= Task brief =
Search the data for the word "usage" and copy out every line that has it.

◇ ◇ ◇ ◇

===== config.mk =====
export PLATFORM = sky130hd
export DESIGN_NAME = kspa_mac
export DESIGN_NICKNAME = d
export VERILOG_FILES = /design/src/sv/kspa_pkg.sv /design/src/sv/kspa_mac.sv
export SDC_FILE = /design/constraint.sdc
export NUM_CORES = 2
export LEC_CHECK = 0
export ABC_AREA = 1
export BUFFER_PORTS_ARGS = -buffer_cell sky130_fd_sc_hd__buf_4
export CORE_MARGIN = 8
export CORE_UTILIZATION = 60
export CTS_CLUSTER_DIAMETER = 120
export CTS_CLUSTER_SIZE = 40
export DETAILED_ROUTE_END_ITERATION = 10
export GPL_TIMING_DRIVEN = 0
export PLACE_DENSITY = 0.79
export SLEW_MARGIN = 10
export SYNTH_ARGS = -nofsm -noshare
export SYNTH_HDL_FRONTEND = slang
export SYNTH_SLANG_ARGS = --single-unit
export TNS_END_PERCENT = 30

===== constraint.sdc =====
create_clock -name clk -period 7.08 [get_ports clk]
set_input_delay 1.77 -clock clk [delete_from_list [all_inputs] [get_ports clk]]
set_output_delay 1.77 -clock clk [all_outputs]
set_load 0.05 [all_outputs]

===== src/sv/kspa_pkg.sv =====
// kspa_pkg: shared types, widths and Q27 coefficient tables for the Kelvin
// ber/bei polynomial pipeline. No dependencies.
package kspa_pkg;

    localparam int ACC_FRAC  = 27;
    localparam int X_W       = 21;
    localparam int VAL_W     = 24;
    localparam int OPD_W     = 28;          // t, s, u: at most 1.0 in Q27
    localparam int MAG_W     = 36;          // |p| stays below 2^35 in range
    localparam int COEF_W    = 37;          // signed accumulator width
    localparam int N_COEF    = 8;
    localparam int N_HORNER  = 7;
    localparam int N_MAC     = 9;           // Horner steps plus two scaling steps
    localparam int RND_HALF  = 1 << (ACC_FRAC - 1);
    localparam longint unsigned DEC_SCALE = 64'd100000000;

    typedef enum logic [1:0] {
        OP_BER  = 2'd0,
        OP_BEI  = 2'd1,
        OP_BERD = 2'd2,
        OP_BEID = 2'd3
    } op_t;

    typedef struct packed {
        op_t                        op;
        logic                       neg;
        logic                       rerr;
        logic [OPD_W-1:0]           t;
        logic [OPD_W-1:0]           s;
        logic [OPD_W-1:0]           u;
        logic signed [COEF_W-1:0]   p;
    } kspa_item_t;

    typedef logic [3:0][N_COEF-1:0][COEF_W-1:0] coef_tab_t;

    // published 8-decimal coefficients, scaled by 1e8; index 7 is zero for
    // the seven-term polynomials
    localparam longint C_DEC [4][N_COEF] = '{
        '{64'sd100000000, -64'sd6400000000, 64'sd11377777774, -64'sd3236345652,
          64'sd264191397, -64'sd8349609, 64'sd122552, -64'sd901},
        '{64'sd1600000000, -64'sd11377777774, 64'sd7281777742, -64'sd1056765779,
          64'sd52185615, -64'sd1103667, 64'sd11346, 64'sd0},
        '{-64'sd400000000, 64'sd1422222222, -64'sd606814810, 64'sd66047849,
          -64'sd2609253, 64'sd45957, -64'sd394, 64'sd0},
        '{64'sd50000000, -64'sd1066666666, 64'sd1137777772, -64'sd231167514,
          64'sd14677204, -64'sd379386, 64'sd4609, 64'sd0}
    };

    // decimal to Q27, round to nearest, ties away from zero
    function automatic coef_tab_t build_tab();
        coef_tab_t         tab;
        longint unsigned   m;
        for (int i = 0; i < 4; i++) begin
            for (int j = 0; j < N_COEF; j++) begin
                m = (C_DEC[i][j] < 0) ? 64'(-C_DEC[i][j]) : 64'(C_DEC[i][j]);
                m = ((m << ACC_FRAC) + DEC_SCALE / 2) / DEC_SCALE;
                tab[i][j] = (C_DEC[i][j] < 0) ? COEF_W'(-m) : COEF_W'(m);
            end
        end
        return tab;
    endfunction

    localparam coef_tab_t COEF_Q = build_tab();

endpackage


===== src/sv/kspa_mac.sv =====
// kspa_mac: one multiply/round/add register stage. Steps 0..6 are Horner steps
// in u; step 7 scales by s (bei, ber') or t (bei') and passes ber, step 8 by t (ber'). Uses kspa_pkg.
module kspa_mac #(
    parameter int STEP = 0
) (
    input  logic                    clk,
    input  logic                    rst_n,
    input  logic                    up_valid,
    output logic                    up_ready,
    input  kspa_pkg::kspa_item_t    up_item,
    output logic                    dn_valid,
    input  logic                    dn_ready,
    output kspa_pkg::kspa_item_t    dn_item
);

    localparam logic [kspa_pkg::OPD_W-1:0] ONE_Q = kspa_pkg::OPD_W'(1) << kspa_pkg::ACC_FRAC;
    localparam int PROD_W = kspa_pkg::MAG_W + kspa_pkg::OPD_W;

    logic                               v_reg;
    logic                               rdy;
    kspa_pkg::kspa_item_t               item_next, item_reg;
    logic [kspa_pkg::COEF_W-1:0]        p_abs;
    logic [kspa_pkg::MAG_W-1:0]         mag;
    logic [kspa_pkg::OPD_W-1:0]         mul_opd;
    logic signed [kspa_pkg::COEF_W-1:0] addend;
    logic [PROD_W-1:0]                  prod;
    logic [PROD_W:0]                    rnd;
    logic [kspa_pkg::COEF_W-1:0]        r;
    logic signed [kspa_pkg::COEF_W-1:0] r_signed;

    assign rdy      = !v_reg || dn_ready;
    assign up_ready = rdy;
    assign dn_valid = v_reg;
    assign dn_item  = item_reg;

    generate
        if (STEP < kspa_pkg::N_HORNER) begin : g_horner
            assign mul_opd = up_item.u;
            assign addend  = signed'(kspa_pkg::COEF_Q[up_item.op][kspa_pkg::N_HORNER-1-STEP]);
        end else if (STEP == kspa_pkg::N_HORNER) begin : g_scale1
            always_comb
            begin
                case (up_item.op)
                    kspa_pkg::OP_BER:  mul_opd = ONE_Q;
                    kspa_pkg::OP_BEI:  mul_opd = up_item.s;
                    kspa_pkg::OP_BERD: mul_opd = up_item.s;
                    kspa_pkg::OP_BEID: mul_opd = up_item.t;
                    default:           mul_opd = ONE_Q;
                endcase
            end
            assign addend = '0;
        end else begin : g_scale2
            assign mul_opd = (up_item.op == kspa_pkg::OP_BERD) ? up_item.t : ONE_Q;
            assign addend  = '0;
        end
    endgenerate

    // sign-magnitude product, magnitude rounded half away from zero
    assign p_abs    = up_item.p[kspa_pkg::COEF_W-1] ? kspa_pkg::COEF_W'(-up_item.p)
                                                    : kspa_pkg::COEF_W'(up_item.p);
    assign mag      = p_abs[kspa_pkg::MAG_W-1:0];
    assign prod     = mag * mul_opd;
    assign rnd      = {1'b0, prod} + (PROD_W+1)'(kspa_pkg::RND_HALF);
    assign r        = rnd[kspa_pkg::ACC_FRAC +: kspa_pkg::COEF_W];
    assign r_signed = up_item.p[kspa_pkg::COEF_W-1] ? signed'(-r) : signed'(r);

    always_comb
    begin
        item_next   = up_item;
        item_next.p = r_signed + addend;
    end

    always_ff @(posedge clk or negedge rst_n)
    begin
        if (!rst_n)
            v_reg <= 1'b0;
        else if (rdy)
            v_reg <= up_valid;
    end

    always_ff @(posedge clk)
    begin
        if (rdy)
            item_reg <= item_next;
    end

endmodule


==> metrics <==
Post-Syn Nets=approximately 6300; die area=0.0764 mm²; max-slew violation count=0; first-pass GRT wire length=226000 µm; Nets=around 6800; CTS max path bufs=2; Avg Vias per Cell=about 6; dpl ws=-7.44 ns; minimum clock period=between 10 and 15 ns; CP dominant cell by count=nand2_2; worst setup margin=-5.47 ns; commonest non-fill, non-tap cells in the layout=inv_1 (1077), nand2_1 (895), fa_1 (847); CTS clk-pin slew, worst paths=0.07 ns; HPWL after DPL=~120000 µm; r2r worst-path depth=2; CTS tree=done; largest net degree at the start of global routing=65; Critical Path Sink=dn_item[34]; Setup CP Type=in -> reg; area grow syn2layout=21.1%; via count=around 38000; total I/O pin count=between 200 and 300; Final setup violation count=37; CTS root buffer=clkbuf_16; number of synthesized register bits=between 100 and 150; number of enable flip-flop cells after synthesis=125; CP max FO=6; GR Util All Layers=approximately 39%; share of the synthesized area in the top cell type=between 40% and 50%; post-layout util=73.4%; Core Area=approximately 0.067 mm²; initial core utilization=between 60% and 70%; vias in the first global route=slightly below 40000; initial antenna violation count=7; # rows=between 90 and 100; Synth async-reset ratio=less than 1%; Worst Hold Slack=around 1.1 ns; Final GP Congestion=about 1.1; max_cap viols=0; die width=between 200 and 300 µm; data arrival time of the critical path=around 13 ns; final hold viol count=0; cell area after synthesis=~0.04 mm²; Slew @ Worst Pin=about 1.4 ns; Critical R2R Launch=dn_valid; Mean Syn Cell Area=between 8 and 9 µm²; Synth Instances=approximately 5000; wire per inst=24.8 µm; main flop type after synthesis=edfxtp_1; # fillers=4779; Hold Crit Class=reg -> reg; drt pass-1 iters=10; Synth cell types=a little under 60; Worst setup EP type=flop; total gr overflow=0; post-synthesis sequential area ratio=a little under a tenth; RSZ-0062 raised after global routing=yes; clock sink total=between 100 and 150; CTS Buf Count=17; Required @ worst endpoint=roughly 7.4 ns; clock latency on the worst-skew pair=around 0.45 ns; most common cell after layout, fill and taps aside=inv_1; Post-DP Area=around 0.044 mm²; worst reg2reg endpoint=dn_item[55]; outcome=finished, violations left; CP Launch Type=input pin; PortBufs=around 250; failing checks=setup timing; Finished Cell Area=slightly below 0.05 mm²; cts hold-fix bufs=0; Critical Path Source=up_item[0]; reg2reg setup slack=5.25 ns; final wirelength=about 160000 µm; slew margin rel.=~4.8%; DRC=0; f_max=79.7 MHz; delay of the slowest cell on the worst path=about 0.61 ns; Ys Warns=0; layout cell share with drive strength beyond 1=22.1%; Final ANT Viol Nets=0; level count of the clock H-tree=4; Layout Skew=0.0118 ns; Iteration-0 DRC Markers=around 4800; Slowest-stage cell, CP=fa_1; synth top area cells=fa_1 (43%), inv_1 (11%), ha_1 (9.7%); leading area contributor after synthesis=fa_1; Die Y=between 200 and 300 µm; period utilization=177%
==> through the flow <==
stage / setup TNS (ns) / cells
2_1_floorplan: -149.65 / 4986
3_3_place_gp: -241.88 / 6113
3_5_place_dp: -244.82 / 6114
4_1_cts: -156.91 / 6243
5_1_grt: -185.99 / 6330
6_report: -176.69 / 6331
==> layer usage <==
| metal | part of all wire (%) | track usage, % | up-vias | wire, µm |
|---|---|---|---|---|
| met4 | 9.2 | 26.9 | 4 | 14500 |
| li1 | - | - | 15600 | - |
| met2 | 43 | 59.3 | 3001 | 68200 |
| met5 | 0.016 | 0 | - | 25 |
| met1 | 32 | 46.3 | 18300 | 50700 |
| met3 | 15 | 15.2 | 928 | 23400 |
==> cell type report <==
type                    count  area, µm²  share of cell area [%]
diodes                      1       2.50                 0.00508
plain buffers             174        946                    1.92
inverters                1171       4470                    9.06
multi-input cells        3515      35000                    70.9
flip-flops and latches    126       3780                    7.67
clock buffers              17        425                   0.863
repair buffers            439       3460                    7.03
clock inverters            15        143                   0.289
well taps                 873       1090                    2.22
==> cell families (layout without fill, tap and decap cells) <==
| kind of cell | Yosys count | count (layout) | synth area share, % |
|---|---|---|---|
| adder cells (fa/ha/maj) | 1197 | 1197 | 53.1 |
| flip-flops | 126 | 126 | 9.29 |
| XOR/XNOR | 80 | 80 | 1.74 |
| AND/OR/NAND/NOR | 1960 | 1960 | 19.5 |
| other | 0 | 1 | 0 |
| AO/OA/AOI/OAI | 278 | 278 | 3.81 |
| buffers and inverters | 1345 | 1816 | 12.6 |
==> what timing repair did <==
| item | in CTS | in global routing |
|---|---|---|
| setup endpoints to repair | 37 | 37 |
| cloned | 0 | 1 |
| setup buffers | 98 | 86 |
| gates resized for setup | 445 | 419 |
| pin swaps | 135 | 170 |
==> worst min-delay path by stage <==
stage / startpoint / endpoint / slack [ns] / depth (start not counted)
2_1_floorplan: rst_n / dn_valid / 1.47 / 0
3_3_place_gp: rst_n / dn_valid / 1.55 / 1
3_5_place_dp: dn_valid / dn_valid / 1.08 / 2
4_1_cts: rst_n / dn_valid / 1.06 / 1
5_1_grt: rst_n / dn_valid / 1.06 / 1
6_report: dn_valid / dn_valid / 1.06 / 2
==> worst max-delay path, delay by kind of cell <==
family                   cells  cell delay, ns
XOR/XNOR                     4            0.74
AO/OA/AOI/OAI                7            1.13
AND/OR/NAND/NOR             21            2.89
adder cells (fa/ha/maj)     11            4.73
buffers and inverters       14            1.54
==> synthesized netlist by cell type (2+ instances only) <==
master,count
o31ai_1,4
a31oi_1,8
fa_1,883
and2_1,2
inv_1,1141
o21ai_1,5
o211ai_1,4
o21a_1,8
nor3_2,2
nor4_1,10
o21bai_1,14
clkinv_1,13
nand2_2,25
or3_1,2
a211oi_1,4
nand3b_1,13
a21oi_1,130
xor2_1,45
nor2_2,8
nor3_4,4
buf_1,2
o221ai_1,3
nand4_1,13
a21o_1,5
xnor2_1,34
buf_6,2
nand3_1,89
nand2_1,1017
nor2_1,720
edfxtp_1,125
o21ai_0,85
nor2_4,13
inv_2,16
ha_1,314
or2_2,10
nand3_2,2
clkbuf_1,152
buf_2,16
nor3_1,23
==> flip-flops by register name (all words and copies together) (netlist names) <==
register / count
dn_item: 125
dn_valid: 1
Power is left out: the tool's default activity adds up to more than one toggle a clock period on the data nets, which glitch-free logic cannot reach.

◇ ◇ ◇ ◇

= Answer below =
==> layer usage <==
| metal | part of all wire (%) | track usage, % | up-vias | wire, µm |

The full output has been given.